Accelerator Installation
ONNX Runtime pip install --upgrade --upgrade-strategy eager optimum[onnxruntime]
Intel Neural Compressor pip install --upgrade --upgrade-strategy eager optimum[neural-compressor]
OpenVINO pip install --upgrade --upgrade-strategy eager optimum[openvino]
NVIDIA TensorRT-LLM docker run -it --gpus all --ipc host huggingface/optimum-nvidia
AMD Instinct GPUs and Ryzen AI NPU pip install --upgrade --upgrade-strategy eager optimum[amd]
AWS Trainum & Inferentia pip install --upgrade --upgrade-strategy eager optimum[neuronx]
Habana Gaudi Processor (HPU) pip install --upgrade --upgrade-strategy eager optimum[habana]
FuriosaAI pip install --upgrade --upgrade-strategy eager optimum[furiosa]

The --upgrade --upgrade-strategy eager option is needed to ensure the different packages are upgraded to the latest possible version.

To install from source:

python -m pip install git+https://github.com/huggingface/optimum.git

For the accelerator-specific features, append optimum[accelerator_type] to the above command:

python -m pip install optimum[onnxruntime]@git+https://github.com/huggingface/optimum.git

Accelerated Inference

🤗 Optimum provides multiple tools to export and run optimized models on various ecosystems:

  • ONNX / ONNX Runtime
  • TensorFlow Lite
  • OpenVINO
  • Habana first-gen Gaudi / Gaudi2, more details here
  • AWS Inferentia 2 / Inferentia 1, more details here
  • NVIDIA TensorRT-LLM , more details here

The export and optimizations can be done both programmatically and with a command line.

ONNX + ONNX Runtime

Before you begin, make sure you have all the necessary libraries installed :

pip install optimum[exporters,onnxruntime]

It is possible to export 🤗 Transformers and Diffusers models to the ONNX format and perform graph optimization as well as quantization easily.

For more information on the ONNX export, please check the documentation.

Once the model is exported to the ONNX format, we provide Python classes enabling you to run the exported ONNX model in a seemless manner using ONNX Runtime in the backend.

More details on how to run ONNX models with ORTModelForXXX classes here.

TensorFlow Lite

Before you begin, make sure you have all the necessary libraries installed :

pip install optimum[exporters-tf]

Just as for ONNX, it is possible to export models to TensorFlow Lite and quantize them.
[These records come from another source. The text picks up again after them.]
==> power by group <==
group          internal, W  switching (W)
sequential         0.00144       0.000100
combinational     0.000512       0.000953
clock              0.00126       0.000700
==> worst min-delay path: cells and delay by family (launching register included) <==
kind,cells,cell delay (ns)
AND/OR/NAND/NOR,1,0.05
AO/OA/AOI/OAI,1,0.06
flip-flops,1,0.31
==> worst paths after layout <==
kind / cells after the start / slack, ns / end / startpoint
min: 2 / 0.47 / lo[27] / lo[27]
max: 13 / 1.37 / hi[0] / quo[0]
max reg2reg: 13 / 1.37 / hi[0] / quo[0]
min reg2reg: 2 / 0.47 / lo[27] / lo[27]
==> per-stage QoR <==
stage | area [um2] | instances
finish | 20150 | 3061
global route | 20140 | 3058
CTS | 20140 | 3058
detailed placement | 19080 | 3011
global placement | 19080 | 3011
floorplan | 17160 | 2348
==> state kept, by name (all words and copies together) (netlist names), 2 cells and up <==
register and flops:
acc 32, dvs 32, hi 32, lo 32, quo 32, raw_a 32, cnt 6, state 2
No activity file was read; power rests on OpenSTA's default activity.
--- config.mk ---
export PLATFORM = sky130hd
export DESIGN_NAME = grid_pixel_pipe
export DESIGN_NICKNAME = d
export VERILOG_FILES = /design/src/rtl/grid_pixel_pipe.sv
export SDC_FILE = /design/constraint.sdc
export NUM_CORES = 1
export LEC_CHECK = 0
export ABC_AREA = 1
export CAP_MARGIN = 20
export CORE_MARGIN = 10
export CORE_UTILIZATION = 40
export DETAILED_ROUTE_END_ITERATION = 12
export GPL_ROUTABILITY_DRIVEN = 0
export PLACE_DENSITY_LB_ADDON = 0.08
export SETUP_SLACK_MARGIN = 0.3
export SYNTH_ARGS = -nofsm -noshare
export SYNTH_HDL_FRONTEND = slang
export SYNTH_SLANG_ARGS = --single-unit
--- constraint.sdc ---
create_clock -name i_clk -period 2.67 [get_ports i_clk]
set_input_delay 0.4005 -clock i_clk [delete_from_list [all_inputs] [get_ports i_clk]]
set_output_delay 0.4005 -clock i_clk [all_outputs]
set_load 0.01 [all_outputs]
**src/rtl/phy_rx_link_ctrl.sv**
```systemverilog
// rtl/phy_rx_link_ctrl.sv - PHY RX link controller: COM symbol lock, COM/IDL filtering, 4-lane round-robin steering
//
// Ports:
//   clk4f       byte clock, all state on the rising edge
//   reset       synchronous, active-high
//   in_byte     byte from the serial-to-parallel stage
//   in_valid    qualifies in_byte; low cycles carry no symbol
//   data_out    forwarded data byte (held when data_valid is low)
//   data_valid  data_out qualifier
//   lane_sel    lane of the byte on data_out (held when data_valid is low)
//   lane_valid  one-hot of lane_sel while data_valid is high, else zero
//   active      high while the link is locked
//   lock_lost   one-cycle pulse when lock is dropped on COM timeout
//   state       0=SEARCH 1=LOCKING 2=ACTIVE
module phy_rx_link_ctrl #(
    parameter logic [7:0] COM_SYM    = 8'hBC,
    parameter logic [7:0] IDL_SYM    = 8'h7C,
    parameter int         LOCK_COUNT = 4,
    parameter int         TIMEOUT    = 64
) (
    input  logic       clk4f,
    input  logic       reset,
    input  logic [7:0] in_byte,
    input  logic       in_valid,
    output logic [7:0] data_out,
    output logic       data_valid,
    output logic [1:0] lane_sel,
    output logic [3:0] lane_valid,
    output logic       active,
    output logic       lock_lost,
    output logic [1:0] state
);

    localparam int CW = (LOCK_COUNT < 2) ? 1 : $clog2(LOCK_COUNT + 1);
    localparam int TW = $clog2(TIMEOUT + 1);

    typedef enum logic [1:0] {
        ST_SEARCH  = 2'd0,
        ST_LOCKING = 2'd1,
        ST_ACTIVE  = 2'd2
    } state_e;

    state_e         state_q, state_d;
    logic [CW-1:0]  com_cnt_q, com_cnt_d, com_cnt_inc;
    logic [TW-1:0]  timer_q, timer_d, timer_inc;
    logic [1:0]     next_lane_q, next_lane_d;
    logic [7:0]     data_out_q, data_out_d;
    logic           data_valid_q, data_valid_d;
    logic [1:0]     lane_sel_q, lane_sel_d;
    logic [3:0]     lane_valid_q, lane_valid_d;
    logic           active_q, active_d;
    logic           lock_lost_q, lock_lost_d;

    logic is_com, is_idl, is_data;

    assign is_com  = in_valid && (in_byte == COM_SYM);
    assign is_idl  = in_valid && (in_byte == IDL_SYM);
    assign is_data = in_valid && !is_com && !is_idl;

    assign com_cnt_inc = com_cnt_q + 1'b1;
    assign timer_inc   = timer_q + 1'b1;

    always_comb begin
        state_d      = state_q;
        com_cnt_d    = com_cnt_q;
        timer_d      = timer_q;
        next_lane_d  = next_lane_q;
        data_out_d   = data_out_q;
        data_valid_d = 1'b0;
        lane_sel_d   = lane_sel_q;
        lane_valid_d = 4'b0000;
        lock_lost_d  = 1'b0;

        case (state_q)
            ST_LOCKING: begin
                if (is_com) begin
                    com_cnt_d = com_cnt_inc;
                    if (com_cnt_inc == CW'(LOCK_COUNT)) begin
                        state_d     = ST_ACTIVE;
                        timer_d     = '0;
                        next_lane_d = 2'd0;
                    end
                end else if (in_valid) begin
                    // Any non-COM symbol breaks the consecutive run.
                    com_cnt_d = '0;
                    state_d   = ST_SEARCH;
                end
            end

            ST_ACTIVE: begin
                if (is_com) begin
                    timer_d = '0;
                end else if (timer_inc == TW'(TIMEOUT)) begin
                    // Timeout wins over a DATA byte in the same cycle: it is dropped.
                    state_d     = ST_SEARCH;
                    lock_lost_d = 1'b1;
                    com_cnt_d   = '0;
                    next_lane_d = 2'd0;
                    timer_d     = '0;
                end else begin
                    timer_d = timer_inc;
                    if (is_data) begin
                        data_out_d   = in_byte;
                        data_valid_d = 1'b1;
                        lane_sel_d   = next_lane_q;
                        lane_valid_d = 4'b0001 << next_lane_q;
                        next_lane_d  = next_lane_q + 2'd1;
                    end
                end
            end

            // SEARCH, and the unused encoding which behaves as SEARCH.
            default: begin
                state_d = ST_SEARCH;
                if (is_com) begin
                    com_cnt_d = CW'(1);
                    if (LOCK_COUNT == 1) begin
                        state_d     = ST_ACTIVE;
                        timer_d     = '0;
                        next_lane_d = 2'd0;
                    end else begin
                        state_d = ST_LOCKING;
                    end
                end
            end
        endcase

        active_d = (state_d == ST_ACTIVE);
    end

    always_ff @(posedge clk4f) begin
        if (reset) begin
            state_q      <= ST_SEARCH;
            com_cnt_q    <= '0;
            timer_q      <= '0;
            next_lane_q  <= 2'd0;
            data_out_q   <= 8'h00;
            data_valid_q <= 1'b0;
            lane_sel_q   <= 2'd0;
            lane_valid_q <= 4'b0000;
            active_q     <= 1'b0;
            lock_lost_q  <= 1'b0;
        end else begin
            state_q      <= state_d;
            com_cnt_q    <= com_cnt_d;
            timer_q      <= timer_d;
            next_lane_q  <= next_lane_d;
            data_out_q   <= data_out_d;
            data_valid_q <= data_valid_d;
            lane_sel_q   <= lane_sel_d;
            lane_valid_q <= lane_valid_d;
            active_q     <= active_d;
            lock_lost_q  <= lock_lost_d;
        end
    end

    assign data_out   = data_out_q;
    assign data_valid = data_valid_q;
    assign lane_sel   = lane_sel_q;
    assign lane_valid = lane_valid_q;
    assign active     = active_q;
    assign lock_lost  = lock_lost_q;
    assign state      = state_q;

endmodule
```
You can find more information in our documentation.

Intel (OpenVINO + Neural Compressor + IPEX)

Before you begin, make sure you have all the necessary libraries installed.
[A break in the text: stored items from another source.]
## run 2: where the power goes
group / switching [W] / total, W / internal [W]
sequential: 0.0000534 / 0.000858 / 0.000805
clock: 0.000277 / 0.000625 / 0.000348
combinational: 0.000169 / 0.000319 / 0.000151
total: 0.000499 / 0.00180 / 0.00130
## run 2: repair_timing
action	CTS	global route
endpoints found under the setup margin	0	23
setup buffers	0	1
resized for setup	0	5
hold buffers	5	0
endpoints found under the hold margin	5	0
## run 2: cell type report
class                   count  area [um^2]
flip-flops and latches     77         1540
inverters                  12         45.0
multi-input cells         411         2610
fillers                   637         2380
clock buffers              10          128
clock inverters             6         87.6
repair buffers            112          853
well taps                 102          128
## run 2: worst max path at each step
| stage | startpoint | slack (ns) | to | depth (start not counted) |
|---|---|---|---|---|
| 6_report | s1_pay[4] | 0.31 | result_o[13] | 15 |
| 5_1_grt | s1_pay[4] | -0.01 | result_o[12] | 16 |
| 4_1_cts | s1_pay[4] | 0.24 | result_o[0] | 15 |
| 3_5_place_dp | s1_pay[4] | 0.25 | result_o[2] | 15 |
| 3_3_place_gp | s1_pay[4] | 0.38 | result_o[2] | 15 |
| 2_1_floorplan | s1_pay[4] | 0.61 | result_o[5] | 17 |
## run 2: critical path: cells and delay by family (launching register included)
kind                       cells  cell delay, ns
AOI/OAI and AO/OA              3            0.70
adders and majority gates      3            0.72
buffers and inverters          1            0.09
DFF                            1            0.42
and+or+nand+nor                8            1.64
You can find more information on the different integration in our documentation and in the examples of optimum-intel.

Quanto

Quanto is a pytorch quantization backenb which allowss you to quantize a model either using the python API or the optimum-cli.

You can see more details and examples in the Quanto repository.

Accelerated training

🤗 Optimum provides wrappers around the original 🤗 Transformers Trainer to enable training on powerful hardware easily. We support many providers:

  • Habana's Gaudi processors
  • AWS Trainium instances, check here
  • ONNX Runtime (optimized for GPUs)

Habana

Before you begin, make sure you have all the necessary libraries installed :

pip install --upgrade --upgrade-strategy eager optimum[habana]

You can find examples in the documentation and in the examples.

ONNX Runtime

Before you begin, make sure you have all the necessary libraries installed :

pip install optimum[onnxruntime-training]

You can find examples in the documentation and in the examples.